Em primeiro lugar, há o fato de que se trata de um teatro dentro do cinema. O Bráulio Sebastião, um grande amigo que me compartilhou essa lista, já tinha me dito que se tratava de Shakespeare no cinema — e, de fato, durante a primeira hora do filme, na cena que se passa na sala do diretor industrial da empresa de sapatos, você tem realmente a impressão de estar diante de um drama tipicamente shakespeariano, no qual o ser humano é tracionado em sentidos opostos.
De um lado, existe o apelo da ambição, que se confunde com a própria personalidade do personagem — algo que ele mesmo confessa em certo momento, quando diz que o trabalho dele era a própria vida. É essa ambição que lhe dá a possibilidade de, por meio de um empréstimo obtido no Banco de Tóquio, comprar ações da empresa na qual trabalha e, assim, tornar-se dono dela. Do outro lado, ele é puxado pela pressão da sua própria humanidade: a compaixão, a identificação com seu chauffeur, cujo filho foi sequestrado por criminosos que agora tentam extorqui-lo.
O indivíduo, portanto, se vê diante de uma escolha inelutável. Esse foi um dos elementos que mais me chamaram a atenção, porque eu nunca tinha visto o cinema estruturado dessa forma.
Em segundo lugar, temos a presença feminina, na figura da esposa do diretor. Ela encarna tipicamente o papel feminino que nega o trágico, por assim dizer. Ela representa uma espécie de “Eva”, a tentadora, aquela que amplifica as emoções do momento quando pressiona o marido a ceder à compaixão, ao seu lado humano.
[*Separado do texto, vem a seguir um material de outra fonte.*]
File: design/flow/run.sh
#!/bin/bash
# OpenROAD 26Q1-2900-gdf79404cd8, Yosys 0.63+post, stock flow scripts
make -C /OpenROAD-flow-scripts/flow DESIGN_CONFIG=/design/flow/config.mk WORK_HOME=/design/flow/orfs finish
File: design/flow/config.mk
export PLATFORM = sky130hd
export DESIGN_NAME = led
export DESIGN_NICKNAME = led
export VERILOG_FILES = /design/flow/design.v
export SDC_FILE = /design/flow/constraint.sdc
export NUM_CORES = 4
export LEC_CHECK = 1
export CORE_AREA = 10 10 94 94
export DIE_AREA = 0 0 104 104
File: design/flow/constraint.sdc
current_design led

set clk_period 3.1
set clk_io_pct 0.2

create_clock -name clk0 -period $clk_period [get_ports {sys_clk}]

set non_clock_inputs [all_inputs -no_clocks]
set_input_delay [expr $clk_period * $clk_io_pct] -clock clk0 $non_clock_inputs
set_output_delay [expr $clk_period * $clk_io_pct] -clock clk0 [all_outputs]
File: design/flow/design.v
module led (
    input sys_clk,
    input sys_rst_n,
    output reg [2:0] led  
);
reg [23:0] counter;
always @(posedge sys_clk or negedge sys_rst_n) begin
    if (!sys_rst_n)
        counter <= 24'd0;
    else if (counter < 24'd1200_0000)        
        counter <= counter + 1;
    else
        counter <= 24'd0;
end
always @(posedge sys_clk or negedge sys_rst_n) begin
    if (!sys_rst_n)
        led <= 3'b110;
    else if (counter == 24'd1200_0000)        
        led[2:0] <= {led[1:0],led[2]};
    else
        led <= led;
end
endmodule
==> results.cfg <==
; synthesis and place-and-route metrics
[grt]
grt_pass1_wl_um = 5050
antenna_found_initial = 0
grtUsageTotal_pct = 5.30
grt_max_degree = 28
grt-ovfl-total = 0
grt_pass1_vias = 1056

[clocking]
clock_latency_ns = 0.27
cts_tree = done
postCtsSetupRepairBufs = 0
cts_buffers = 3
cts-root-buf = clkbuf_8
cts-resized-gates = 0
holdBufCountCts = 0
cts_num_sinks = 27
clkSlewWorstSetupHoldPaths_ns = 0.09
htree_levels = 1
cts_max_path_buffers = 2

[die]
dieArea_um2 = 10800
die_y_um = 104
die-width_um = 104
io_pins = 5
fp_util_pct = 21.3
row_count = 30
core_region_area_um2 = 6830

[power]
p_leak_nw = 0.616
seqPwrFrac_pct = 62.9
p_int_mw = 0.446
combPwrFrac_pct = 1.6
clock_power_share_pct = 35.5
swShare_pct = 20.3
vdd_drop_max_v = 0.000196
p_switching_mw = 0.114
power.density_nw_per_um2 = 339

[timing]
finalHoldViolations = 0
min_period_ns = 1.90
fmax_mhz = 527
setup_tns_ns = 0
worst_pin_slew_ns = 0.579
final_max_slew_viol_count = 0
setup_viol = 0
fin_crit_sh_pct = 61.2
skew_ns = 0.00591
slew_headroom_pct = 61.1
rsz0062_at_grt = no

[yosys]
area_leaders = dfrtp_1 43%, nor2_1 4.1%, nand3_1 3.8%, dfstp_2 3.6%, xnor2_1 3.6%
synthArstFlopShare_pct = 100
synth.avg_cell_area_um2 = 9.92
ys_chip_area_um2 = 1460
top_area_share_pct = 42.9
edf_count = 0
syn_area_um2 = 1460
synthCells = 147
yosys_cells = 147
yosys_most_used_dff = dfrtp_1
synth_warnings = 1
ys_seq_elements = 27
common_cells = 25 x dfrtp_1, 16 x nor2_1, 11 x nand3_1, 8 x a21oi_1
ys_seq_share_pct = 46.5
synth_cell_types = 40
largest_area_cell = dfrtp_1
most_common_cell = dfrtp_1

[route]
ant_nets = 0
num_vias = 1100
diodes = 0
wirelength_um = 2730
routedWlPerCell_um = 11.0
drtIter0Drc = 63
via_per_inst = 4.44
firstDrtPassIters = 4
drcViolationCount = 0

[place]
dpl_cell_area_um2 = 1610
gp_congestion = 0.848
dp_hpwl_um = 1980
portBuffers = 4

[worst_setup_path]
cp-endpoint = led[2]
slowest_delay_ns = 0.55
r2r_end = counter[22]$_DFF_PN0_
reg2reg_from = counter[0]$_DFF_PN0_
cp_top_family = flip-flops
cp.depth = 1
end_kind = primary output
critPathBufInv = 1
ff2ff_path_depth = 5
crit_path_start = led[2]$_DFFE_PN1P_
cp.arrival_ns = 1.28
cp.required_ns = 2.48
path_cells = clkdlybuf4s50_1
cp_slowest_cell = dfstp_2
cp-start-kind = flip-flop
reg2reg_slack_ns = 1.22
cp_max_fo = 3
critical_path_class = reg2out

[flow_run]
warning_count = 26
maxCapViolCount = 0

[min_path]
hold_path_class = reg2reg

[outcome]
status = complete, no violations

[finish]
finalInstanceArea_um2 = 1650
synthToLayoutAreaGrowth_pct = 13.2
drive_above_1_share_pct = 13.2
-- metal layers --
layer	wire length, µm	part of all wire, %	vias to the layer above	global-route usage, %
met2	1220	45	14	7.70
met5	0	0	-	0
met4	0	0	0	0.199
met1	1390	51	539	8.08
met3	121	4.4	0	1.38
li1	-	-	547	-
-- placed cells by master (no fill, tap or decap), types with 2 or more instances in the layout --
master	n
a21oi_1	8
a21oi_2	2
and3_1	6
and4_1	2
buf_4	3
clkbuf_8	3
clkdlybuf4s50_1	4
dfrtp_1	25
dfstp_2	2
ha_1	2
inv_1	6
mux2_2	3
nand2_1	5
nand3_1	11
nand4_1	6
nor2_1	16
nor3_1	4
nor4_1	4
o21ai_0	2
o31ai_1	4
or3_1	2
or4_1	3
or4_4	2
xnor2_1	6
xor2_1	6
-- worst min path at each step --
stage	to	cells after the start	slack, ns	from
4_1_cts	counter[0]$_DFF_PN0_	1	0.51	counter[0]$_DFF_PN0_
5_1_grt	counter[0]$_DFF_PN0_	1	0.54	counter[0]$_DFF_PN0_
6_report	counter[0]$_DFF_PN0_	1	0.51	counter[0]$_DFF_PN0_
Percebe-se como ela é volúvel e sensível a toda aquela carga emocional. O feminino, nesse filme, aparece como um amplificador das emoções envolvidas no trágico. Enquanto o personagem principal, que vive o drama, estrutura as coisas de forma relativamente racional, sua esposa já não consegue fazer isso. Essa é uma verdade profundamente ilustrada ali por Kurosawa.
Outro elemento que me chamou muito a atenção foi o comportamento do secretário do diretor. Num primeiro momento, ele é tentado a se vender aos rivais dentro da empresa, mas não cede, demonstrando uma forma inicial de reverência e fidelidade ao chefe. Contudo, ele acaba cedendo assim que percebe sinais de humanidade e compaixão no coração daquele que, até então, lhe parecia implacável e totalmente desprovido de sentimentos.
Isso é, de certa forma, um retrato do mundo corporativo — dos middle managers que só respeitam, na prática, a psicopatia. Nesse ambiente altamente competitivo, a humanidade é completamente reprimida. Quanto mais implacável, cruel e impiedoso é o chefe, tanto mais ele é admirado. É um elemento interessante já presente ali, nos anos 1960. Não estamos falando dos bovinos open spaces dos anos 2020.
Esses foram os elementos que mais me chamaram atenção nessa obra. Fica um sentimento de “quero mais”. Provavelmente vou me interessar por outros filmes do Kurosawa, ao contrário de outras recomendações que o pessoal me fez.